++++ Entries shown ++++

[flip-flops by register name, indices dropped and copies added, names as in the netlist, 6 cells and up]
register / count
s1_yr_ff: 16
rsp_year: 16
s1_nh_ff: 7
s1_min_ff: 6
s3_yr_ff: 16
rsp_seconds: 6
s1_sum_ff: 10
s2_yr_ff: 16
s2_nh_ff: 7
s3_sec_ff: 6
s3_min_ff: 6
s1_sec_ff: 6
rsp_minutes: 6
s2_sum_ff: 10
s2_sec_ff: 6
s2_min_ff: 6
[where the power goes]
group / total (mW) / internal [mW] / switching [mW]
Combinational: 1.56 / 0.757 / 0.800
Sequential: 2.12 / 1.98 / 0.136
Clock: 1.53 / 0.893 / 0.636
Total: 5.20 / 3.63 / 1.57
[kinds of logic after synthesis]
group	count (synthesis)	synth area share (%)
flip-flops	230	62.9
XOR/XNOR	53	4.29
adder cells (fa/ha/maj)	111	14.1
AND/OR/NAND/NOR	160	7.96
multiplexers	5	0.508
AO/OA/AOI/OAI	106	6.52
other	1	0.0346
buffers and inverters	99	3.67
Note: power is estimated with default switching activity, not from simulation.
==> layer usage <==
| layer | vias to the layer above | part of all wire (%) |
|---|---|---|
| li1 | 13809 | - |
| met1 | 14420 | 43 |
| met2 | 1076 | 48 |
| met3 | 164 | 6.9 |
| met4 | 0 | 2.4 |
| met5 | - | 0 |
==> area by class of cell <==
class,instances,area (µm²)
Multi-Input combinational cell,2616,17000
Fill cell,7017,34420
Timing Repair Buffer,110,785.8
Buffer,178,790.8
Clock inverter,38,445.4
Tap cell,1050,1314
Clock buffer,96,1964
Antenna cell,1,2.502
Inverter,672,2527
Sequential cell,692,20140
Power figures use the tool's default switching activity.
<file path="config.mk">
export PLATFORM = sky130hd
export DESIGN_NAME = row_softmax_core
export DESIGN_NICKNAME = d
export VERILOG_FILES = /design/src/design/rsm_pkg.sv /design/src/design/row_softmax_core.sv /design/src/design/rsm_ram.sv /design/src/design/rsm_front.sv /design/src/design/rsm_back.sv
export SDC_FILE = /design/constraint.sdc
export NUM_CORES = 2
export LEC_CHECK = 0
export BUFFER_PORTS_ARGS = -buffer_cell sky130_fd_sc_hd__buf_4
export CORE_MARGIN = 5
export CORE_UTILIZATION = 60
export DETAILED_ROUTE_END_ITERATION = 16
export PLACE_DENSITY = 0.84
export SLEW_MARGIN = 20
export SYNTH_ARGS = -nofsm -noshare
export SYNTH_HDL_FRONTEND = slang
export SYNTH_SLANG_ARGS = --single-unit
</file>
<file path="constraint.sdc">
create_clock -name clk -period 17.5 [get_ports clk]
set_input_delay 1.75 -clock clk [delete_from_list [all_inputs] [get_ports clk]]
set_output_delay 1.75 -clock clk [all_outputs]
set_load 0.01 [all_outputs]
</file>
## src/sv/hvn_pkg.sv

```systemverilog
`timescale 1ns / 1ps
// ----------------------------------------------------------------------------
// hvn_pkg
// Shared types and constants for the heightmap vertex normal core.
// ----------------------------------------------------------------------------
package hvn_pkg;

  localparam int W_MAX   = 1024;
  localparam int R_MAX   = 4096;
  localparam int H_W     = 16;
  localparam int COL_W   = $clog2(W_MAX);
  localparam int ROW_W   = $clog2(R_MAX);
  localparam int GW_W    = 11;
  localparam int GR_W    = 13;
  localparam int CFG_W   = 13;
  localparam int SUM_W   = H_W + 3;
  localparam int SQ_W    = 2 * SUM_W - 2;
  localparam int LEN_W   = SQ_W + 2;
  localparam int ACC_W   = 74;
  localparam int Q_W     = 16;
  localparam int K_W     = 4;
  localparam int OUT_W   = 72;

  localparam logic [0:0] REG_GRID_WIDTH = 1'b0;
  localparam logic [0:0] REG_GRID_ROWS  = 1'b1;

  typedef enum logic [2:0] {
    ST_IDLE, ST_FETCH, ST_LOAD, ST_SUM, ST_SQUARE, ST_LENGTH, ST_ITER, ST_OUT
  } state_t;

  typedef struct packed {
    logic           accept;
    logic           fetch;
    logic           load;
    logic           sum;
    logic           square;
    logic           init;
    logic           step;
    logic [1:0]     sel;
    logic [K_W-1:0] k;
  } cmd_t;

  typedef struct packed {
    logic any;
    logic col_end;
    logic row_end;
  } status_t;

endpackage

```

## src/sv/hvn_ctrl.sv

```systemverilog
`timescale 1ns / 1ps
// ----------------------------------------------------------------------------
// hvn_ctrl
// Sequencer: one sample at a time, up to four vertex results per sample.
// ----------------------------------------------------------------------------
module hvn_ctrl (
  input  logic             clk,
  input  logic             rst,
  input  logic             s_tvalid,
  output logic             s_tready,
  output logic             m_tvalid,
  input  logic             m_tready,
  output logic             m_tlast,
  output hvn_pkg::cmd_t    cmd,
  input  hvn_pkg::status_t status
);
  import hvn_pkg::*;

  state_t         state, state_next;
  logic [1:0]     sel, sel_next;
  logic [K_W-1:0] k, k_next;
  logic           has_next;
  logic [1:0]     nxt;

  // The next vertex after the current one, if this sample releases more.
  always_comb begin
    has_next = 1'b0;
    nxt      = sel;
    if (sel == 2'd0 && status.col_end) begin
      has_next = 1'b1;
      nxt      = 2'd1;
    end else if ((sel == 2'd0 || sel == 2'd1) && status.row_end) begin
      has_next = 1'b1;
      nxt      = 2'd2;
    end else if (sel == 2'd2 && status.col_end && status.row_end) begin
      has_next = 1'b1;
      nxt      = 2'd3;
    end
  end

  always_ff @(posedge clk) begin
    if (rst) begin
      state <= ST_IDLE;
      sel   <= '0;
      k     <= '0;
    end else begin
      state <= state_next;
      sel   <= sel_next;
      k     <= k_next;
    end
  end

  always_comb begin
    state_next = state;
    sel_next   = sel;
    k_next     = k;
    case (state)
      ST_IDLE:   if (s_tvalid) state_next = ST_FETCH;
      ST_FETCH:  state_next = ST_LOAD;
      ST_LOAD: begin
        sel_next   = 2'd0;
        state_next = status.any ? ST_SUM : ST_IDLE;
      end
      ST_SUM:    state_next = ST_SQUARE;
      ST_SQUARE: state_next = ST_LENGTH;
      ST_LENGTH: begin
        k_next     = '1;
        state_next = ST_ITER;
      end
      ST_ITER: begin
        k_next = k - K_W'(1);
        if (k == '0) state_next = ST_OUT;
      end
      ST_OUT: begin
        if (m_tready) begin
          if (has_next) begin
            sel_next   = nxt;
            state_next = ST_SUM;
          end else begin
            state_next = ST_IDLE;
          end
        end
      end
      default:   state_next = ST_IDLE;
    endcase
  end

  always_comb begin
    cmd        = '0;
    cmd.sel    = sel;
    cmd.k      = k;
    s_tready   = 1'b0;
    m_tvalid   = 1'b0;
    m_tlast    = 1'b0;
    case (state)
      ST_IDLE: begin
        s_tready   = 1'b1;
        cmd.accept = s_tvalid;
      end
      ST_FETCH:  cmd.fetch  = 1'b1;
      ST_LOAD:   cmd.load   = 1'b1;
      ST_SUM:    cmd.sum    = 1'b1;
      ST_SQUARE: cmd.square = 1'b1;
      ST_LENGTH: cmd.init   = 1'b1;
      ST_ITER:   cmd.step   = 1'b1;
      ST_OUT: begin
        m_tvalid = 1'b1;
        m_tlast  = !has_next;
      end
      default: ;
    endcase
  end

`ifndef NO_ASSERTIONS
  a_accept_fetch: assert property (@(posedge clk) disable iff (rst)
    cmd.accept |=> state == ST_FETCH)
    else $error("accepted sample not followed by line store read");
  a_iter_end: assert property (@(posedge clk) disable iff (rst)
    (state == ST_ITER && k == '0) |=> state == ST_OUT)
    else $error("normalization did not finish after the last bit");
  a_out_hold: assert property (@(posedge clk) disable iff (rst)
    (m_tvalid && !m_tready) |=> (state == ST_OUT && $stable(sel)))
    else $error("stalled result changed vertex");
`endif

endmodule

```
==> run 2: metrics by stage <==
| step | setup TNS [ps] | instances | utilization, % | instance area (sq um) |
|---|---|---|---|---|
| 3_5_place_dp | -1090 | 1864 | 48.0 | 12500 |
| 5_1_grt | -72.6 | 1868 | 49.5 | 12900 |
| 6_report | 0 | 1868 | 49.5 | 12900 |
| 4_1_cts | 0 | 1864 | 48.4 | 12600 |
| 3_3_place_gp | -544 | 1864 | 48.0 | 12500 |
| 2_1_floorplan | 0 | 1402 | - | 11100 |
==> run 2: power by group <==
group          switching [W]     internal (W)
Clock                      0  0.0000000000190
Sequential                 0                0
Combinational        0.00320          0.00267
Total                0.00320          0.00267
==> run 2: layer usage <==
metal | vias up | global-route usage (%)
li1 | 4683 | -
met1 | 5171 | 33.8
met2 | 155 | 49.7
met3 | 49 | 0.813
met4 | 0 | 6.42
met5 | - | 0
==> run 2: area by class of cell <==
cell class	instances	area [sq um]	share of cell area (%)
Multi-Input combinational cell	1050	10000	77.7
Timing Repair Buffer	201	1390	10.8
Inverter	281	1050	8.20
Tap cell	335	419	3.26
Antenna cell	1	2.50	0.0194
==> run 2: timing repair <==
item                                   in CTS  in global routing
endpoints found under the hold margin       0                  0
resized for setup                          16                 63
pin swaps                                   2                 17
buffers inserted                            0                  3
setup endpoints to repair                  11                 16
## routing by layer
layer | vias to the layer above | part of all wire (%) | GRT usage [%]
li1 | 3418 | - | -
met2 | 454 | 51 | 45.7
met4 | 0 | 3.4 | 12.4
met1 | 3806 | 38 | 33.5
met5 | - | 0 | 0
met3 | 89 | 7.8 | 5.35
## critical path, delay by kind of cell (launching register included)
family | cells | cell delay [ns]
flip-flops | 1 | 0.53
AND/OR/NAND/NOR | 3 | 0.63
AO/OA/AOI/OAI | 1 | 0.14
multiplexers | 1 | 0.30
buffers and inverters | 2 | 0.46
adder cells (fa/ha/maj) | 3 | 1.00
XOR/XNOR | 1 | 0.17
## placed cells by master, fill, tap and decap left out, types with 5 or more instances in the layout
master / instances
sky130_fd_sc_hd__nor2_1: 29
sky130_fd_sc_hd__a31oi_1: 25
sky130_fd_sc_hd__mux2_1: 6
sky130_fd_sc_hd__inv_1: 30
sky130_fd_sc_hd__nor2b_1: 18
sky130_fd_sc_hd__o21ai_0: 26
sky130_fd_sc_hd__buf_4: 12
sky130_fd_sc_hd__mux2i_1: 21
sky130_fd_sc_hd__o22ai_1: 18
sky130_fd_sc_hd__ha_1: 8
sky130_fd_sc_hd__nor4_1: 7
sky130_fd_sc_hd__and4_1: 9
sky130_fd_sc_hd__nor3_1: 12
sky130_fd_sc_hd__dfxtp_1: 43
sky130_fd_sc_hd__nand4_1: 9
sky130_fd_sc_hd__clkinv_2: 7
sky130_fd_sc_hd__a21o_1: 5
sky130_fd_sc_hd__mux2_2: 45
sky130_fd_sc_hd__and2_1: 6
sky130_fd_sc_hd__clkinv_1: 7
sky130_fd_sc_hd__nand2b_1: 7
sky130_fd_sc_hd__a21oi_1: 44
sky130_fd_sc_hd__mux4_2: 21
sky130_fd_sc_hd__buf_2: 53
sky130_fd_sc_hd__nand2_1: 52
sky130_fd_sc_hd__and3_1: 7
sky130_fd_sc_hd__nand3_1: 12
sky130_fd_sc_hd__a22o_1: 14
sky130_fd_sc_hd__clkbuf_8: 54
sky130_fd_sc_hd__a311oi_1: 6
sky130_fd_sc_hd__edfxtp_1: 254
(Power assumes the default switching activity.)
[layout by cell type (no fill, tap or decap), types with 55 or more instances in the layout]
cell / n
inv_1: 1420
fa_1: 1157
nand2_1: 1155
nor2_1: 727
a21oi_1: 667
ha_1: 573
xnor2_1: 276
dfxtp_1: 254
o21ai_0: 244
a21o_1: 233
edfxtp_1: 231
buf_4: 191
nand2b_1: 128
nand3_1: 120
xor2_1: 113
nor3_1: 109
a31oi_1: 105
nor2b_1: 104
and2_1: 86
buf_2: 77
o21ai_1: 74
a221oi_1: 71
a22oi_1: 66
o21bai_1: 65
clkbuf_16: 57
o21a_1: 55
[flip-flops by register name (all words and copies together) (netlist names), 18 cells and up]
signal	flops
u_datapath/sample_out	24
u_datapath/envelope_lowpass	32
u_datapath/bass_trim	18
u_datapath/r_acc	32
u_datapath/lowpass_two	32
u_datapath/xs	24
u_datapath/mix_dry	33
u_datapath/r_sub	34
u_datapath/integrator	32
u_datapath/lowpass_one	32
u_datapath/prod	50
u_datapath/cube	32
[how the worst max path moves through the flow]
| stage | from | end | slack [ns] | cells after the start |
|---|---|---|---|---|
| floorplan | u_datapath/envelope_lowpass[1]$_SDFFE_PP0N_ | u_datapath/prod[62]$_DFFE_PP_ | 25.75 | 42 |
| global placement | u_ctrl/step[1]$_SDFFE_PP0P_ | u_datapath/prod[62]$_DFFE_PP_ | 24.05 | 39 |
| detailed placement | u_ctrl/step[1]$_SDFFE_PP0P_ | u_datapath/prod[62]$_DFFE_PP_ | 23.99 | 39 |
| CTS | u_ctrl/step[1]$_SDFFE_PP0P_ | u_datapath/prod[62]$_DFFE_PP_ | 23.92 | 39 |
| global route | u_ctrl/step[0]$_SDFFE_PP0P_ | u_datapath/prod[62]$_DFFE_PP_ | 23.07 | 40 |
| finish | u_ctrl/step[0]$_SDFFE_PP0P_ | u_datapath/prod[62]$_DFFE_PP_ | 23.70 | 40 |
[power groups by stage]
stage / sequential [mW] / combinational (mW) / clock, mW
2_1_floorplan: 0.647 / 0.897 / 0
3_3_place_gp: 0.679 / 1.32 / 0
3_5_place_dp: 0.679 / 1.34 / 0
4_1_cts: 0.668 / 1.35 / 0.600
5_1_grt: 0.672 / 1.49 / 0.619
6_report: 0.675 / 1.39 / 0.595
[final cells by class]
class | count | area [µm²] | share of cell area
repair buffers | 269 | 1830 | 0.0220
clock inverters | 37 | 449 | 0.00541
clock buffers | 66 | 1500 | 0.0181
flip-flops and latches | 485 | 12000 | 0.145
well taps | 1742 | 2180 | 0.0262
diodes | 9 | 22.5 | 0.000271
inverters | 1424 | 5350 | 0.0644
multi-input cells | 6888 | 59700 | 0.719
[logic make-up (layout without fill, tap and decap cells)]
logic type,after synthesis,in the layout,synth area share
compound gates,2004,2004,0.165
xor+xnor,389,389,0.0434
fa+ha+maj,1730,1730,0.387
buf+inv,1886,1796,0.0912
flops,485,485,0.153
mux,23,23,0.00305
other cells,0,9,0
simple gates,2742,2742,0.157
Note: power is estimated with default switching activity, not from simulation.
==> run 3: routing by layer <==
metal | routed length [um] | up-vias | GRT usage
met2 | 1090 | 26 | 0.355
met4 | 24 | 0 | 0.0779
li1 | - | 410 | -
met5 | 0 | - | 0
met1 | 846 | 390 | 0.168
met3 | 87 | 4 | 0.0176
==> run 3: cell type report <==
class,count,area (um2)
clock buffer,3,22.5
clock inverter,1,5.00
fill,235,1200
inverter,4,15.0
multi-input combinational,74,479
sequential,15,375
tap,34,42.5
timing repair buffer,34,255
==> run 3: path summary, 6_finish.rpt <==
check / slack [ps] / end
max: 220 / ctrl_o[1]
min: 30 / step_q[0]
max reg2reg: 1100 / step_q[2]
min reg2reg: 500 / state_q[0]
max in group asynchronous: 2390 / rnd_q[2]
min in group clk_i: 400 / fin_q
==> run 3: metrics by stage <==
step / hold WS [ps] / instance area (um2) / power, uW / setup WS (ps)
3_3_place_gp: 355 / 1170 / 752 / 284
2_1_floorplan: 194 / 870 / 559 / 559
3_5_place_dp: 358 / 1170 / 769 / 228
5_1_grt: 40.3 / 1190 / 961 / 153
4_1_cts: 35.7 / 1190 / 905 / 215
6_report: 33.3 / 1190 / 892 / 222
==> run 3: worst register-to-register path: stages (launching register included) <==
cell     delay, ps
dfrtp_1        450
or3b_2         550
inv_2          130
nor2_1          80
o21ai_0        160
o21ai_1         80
[src/hdl/vfc_pkg.sv]
// Package for the VGA frame capture block: field widths, register indexes
// and timing error codes. It has no dependencies.
package vfc_pkg;

  // Configuration port.
  localparam int unsigned CfgIdxW  = 3;
  localparam int unsigned CfgDataW = 12;

  localparam logic [CfgIdxW-1:0] REG_LINE_LENGTH     = 3'd0;
  localparam logic [CfgIdxW-1:0] REG_FRAME_LINES     = 3'd1;
  localparam logic [CfgIdxW-1:0] REG_VISIBLE_X_FIRST = 3'd2;
  localparam logic [CfgIdxW-1:0] REG_VISIBLE_X_LAST  = 3'd3;
  localparam logic [CfgIdxW-1:0] REG_VISIBLE_Y_FIRST = 3'd4;
  localparam logic [CfgIdxW-1:0] REG_VISIBLE_Y_LAST  = 3'd5;

  // Register widths.
  localparam int unsigned LenW    = 12;
  localparam int unsigned BoundW  = 11;
  localparam int unsigned MeasW   = 11;
  localparam int unsigned ColourW = 8;

  // Reset values of the timing registers.
  localparam logic [LenW-1:0]   LINE_LENGTH_RST     = 12'd800;
  localparam logic [LenW-1:0]   FRAME_LINES_RST     = 12'd525;
  localparam logic [BoundW-1:0] VISIBLE_X_FIRST_RST = 11'd0;
  localparam logic [BoundW-1:0] VISIBLE_X_LAST_RST  = 11'd639;
  localparam logic [BoundW-1:0] VISIBLE_Y_FIRST_RST = 11'd0;
  localparam logic [BoundW-1:0] VISIBLE_Y_LAST_RST  = 11'd479;

  // Input sample: hsync, vsync, red, green, blue from bit 0 up.
  localparam int unsigned InBits  = 10;
  localparam int unsigned InDataW = 16;

  // Output flags in tuser.
  localparam int unsigned OutUserW = 8;

  typedef enum logic [1:0] {
    ERR_NONE  = 2'd0,
    ERR_LINE  = 2'd1,
    ERR_FRAME = 2'd2
  } timing_err_e;

endpackage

++++

For each line above that includes the word "vias", make a copy of that line.

| layer | vias to the layer above | part of all wire (%) |
metal | vias up | global-route usage (%)
layer | vias to the layer above | part of all wire (%) | GRT usage [%]
metal | routed length [um] | up-vias | GRT usage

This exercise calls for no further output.